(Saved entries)
┌──

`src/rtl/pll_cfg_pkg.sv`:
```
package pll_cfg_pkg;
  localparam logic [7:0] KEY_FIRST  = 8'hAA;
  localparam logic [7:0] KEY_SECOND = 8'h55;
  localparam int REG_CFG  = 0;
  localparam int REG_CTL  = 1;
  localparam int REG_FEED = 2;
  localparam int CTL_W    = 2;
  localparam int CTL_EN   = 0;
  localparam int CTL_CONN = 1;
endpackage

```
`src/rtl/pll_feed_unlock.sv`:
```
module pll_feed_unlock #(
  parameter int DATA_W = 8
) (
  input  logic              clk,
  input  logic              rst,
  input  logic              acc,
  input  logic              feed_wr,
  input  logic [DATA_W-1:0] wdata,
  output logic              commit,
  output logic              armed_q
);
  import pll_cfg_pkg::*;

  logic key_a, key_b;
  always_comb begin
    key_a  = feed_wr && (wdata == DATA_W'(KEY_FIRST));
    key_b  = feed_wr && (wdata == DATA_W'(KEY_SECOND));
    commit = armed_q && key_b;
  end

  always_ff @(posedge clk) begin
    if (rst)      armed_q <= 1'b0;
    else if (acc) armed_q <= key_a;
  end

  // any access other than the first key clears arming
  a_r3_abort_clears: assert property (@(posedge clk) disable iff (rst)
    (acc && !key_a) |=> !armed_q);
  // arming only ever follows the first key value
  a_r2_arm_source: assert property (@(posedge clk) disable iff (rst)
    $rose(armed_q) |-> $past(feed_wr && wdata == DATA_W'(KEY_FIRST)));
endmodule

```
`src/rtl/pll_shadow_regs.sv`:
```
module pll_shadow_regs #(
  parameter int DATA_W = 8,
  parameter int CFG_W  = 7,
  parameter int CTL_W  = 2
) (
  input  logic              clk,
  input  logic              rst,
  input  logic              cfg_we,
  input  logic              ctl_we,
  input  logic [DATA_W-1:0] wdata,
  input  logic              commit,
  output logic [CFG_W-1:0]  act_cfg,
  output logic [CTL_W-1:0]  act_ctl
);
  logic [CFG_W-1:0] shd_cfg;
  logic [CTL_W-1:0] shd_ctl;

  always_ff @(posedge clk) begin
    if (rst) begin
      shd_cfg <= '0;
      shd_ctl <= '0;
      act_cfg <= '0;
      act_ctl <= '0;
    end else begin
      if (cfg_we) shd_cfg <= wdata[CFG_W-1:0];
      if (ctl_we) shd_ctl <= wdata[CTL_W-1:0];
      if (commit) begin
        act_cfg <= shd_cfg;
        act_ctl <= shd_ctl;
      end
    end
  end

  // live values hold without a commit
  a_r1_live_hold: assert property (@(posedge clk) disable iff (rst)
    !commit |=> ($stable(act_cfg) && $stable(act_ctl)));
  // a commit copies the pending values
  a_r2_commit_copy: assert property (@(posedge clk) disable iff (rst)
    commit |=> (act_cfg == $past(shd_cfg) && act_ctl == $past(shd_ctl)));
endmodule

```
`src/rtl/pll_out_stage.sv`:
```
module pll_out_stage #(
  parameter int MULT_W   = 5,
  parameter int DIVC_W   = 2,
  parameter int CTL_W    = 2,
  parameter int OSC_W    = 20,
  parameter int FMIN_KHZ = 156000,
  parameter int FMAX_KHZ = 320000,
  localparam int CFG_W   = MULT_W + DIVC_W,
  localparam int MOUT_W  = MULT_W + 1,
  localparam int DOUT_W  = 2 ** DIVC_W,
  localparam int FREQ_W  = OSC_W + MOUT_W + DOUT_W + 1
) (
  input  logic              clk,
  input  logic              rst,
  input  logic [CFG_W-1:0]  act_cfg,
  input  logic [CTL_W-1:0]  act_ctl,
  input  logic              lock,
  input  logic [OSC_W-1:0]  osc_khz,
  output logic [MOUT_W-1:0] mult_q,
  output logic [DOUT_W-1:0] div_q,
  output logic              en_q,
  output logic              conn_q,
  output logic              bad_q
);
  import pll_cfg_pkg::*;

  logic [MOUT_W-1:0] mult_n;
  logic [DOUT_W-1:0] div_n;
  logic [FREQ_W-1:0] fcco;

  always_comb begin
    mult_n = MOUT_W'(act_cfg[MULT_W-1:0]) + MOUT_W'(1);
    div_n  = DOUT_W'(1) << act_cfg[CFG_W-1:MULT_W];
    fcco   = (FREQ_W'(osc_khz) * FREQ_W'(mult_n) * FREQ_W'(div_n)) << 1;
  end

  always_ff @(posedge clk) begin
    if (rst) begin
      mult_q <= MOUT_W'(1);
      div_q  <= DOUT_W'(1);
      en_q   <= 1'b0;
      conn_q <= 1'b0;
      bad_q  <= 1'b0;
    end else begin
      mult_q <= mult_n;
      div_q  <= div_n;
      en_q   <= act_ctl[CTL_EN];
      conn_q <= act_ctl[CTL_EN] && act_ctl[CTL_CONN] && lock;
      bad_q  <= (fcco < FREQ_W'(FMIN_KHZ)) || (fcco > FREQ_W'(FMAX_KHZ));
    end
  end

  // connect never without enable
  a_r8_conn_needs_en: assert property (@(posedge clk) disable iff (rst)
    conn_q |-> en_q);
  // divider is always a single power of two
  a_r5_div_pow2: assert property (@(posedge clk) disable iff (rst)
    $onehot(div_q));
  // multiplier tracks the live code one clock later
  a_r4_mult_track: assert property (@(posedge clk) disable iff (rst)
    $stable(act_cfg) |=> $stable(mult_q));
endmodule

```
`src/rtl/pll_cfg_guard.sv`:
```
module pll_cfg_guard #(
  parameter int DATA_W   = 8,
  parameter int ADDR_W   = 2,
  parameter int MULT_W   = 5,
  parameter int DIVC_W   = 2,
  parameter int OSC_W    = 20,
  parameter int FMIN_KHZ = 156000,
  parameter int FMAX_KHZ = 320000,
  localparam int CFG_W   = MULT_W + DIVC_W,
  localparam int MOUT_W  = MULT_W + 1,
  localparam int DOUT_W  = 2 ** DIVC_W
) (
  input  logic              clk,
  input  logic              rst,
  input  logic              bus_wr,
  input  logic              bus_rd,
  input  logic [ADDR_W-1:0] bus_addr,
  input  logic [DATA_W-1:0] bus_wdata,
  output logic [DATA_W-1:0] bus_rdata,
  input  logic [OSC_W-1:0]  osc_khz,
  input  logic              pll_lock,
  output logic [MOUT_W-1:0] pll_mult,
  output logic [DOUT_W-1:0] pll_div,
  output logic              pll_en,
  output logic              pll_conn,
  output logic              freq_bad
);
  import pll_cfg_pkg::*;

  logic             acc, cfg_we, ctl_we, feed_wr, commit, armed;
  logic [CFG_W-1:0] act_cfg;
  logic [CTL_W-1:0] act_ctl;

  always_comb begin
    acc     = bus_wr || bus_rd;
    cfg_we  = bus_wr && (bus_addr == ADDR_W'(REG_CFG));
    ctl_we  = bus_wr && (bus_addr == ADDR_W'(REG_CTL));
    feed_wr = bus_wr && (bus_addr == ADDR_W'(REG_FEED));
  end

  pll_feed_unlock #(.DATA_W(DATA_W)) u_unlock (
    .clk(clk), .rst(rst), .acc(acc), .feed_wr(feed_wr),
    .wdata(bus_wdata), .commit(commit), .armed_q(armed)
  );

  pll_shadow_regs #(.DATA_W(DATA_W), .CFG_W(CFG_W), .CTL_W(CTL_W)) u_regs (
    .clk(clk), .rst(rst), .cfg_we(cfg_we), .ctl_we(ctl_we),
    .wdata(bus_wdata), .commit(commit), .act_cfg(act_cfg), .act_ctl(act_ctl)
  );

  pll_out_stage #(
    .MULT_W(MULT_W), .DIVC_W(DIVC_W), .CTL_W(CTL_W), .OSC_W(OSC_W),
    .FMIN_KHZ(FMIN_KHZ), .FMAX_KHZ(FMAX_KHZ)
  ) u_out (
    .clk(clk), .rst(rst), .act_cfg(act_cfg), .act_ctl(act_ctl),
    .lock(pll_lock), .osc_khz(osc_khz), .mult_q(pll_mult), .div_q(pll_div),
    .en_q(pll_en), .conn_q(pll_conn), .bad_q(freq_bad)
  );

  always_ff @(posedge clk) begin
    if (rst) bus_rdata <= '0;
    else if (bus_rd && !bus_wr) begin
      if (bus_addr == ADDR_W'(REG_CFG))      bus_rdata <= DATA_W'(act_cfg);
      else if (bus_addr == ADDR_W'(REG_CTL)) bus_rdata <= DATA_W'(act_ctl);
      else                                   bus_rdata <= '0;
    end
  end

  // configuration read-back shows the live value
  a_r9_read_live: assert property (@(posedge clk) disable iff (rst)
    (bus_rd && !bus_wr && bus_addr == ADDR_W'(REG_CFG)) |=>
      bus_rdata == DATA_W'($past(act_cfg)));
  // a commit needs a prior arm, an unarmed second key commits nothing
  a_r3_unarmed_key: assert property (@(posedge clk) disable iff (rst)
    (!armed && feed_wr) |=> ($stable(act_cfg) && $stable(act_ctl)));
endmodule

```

└──

● Required work:
All lines above containing the string "property": copy each one.

● Reply:
  a_r3_abort_clears: assert property (@(posedge clk) disable iff (rst)
  a_r2_arm_source: assert property (@(posedge clk) disable iff (rst)
  a_r1_live_hold: assert property (@(posedge clk) disable iff (rst)
  a_r2_commit_copy: assert property (@(posedge clk) disable iff (rst)
  a_r8_conn_needs_en: assert property (@(posedge clk) disable iff (rst)
  a_r5_div_pow2: assert property (@(posedge clk) disable iff (rst)
  a_r4_mult_track: assert property (@(posedge clk) disable iff (rst)
  a_r9_read_live: assert property (@(posedge clk) disable iff (rst)
  a_r3_unarmed_key: assert property (@(posedge clk) disable iff (rst)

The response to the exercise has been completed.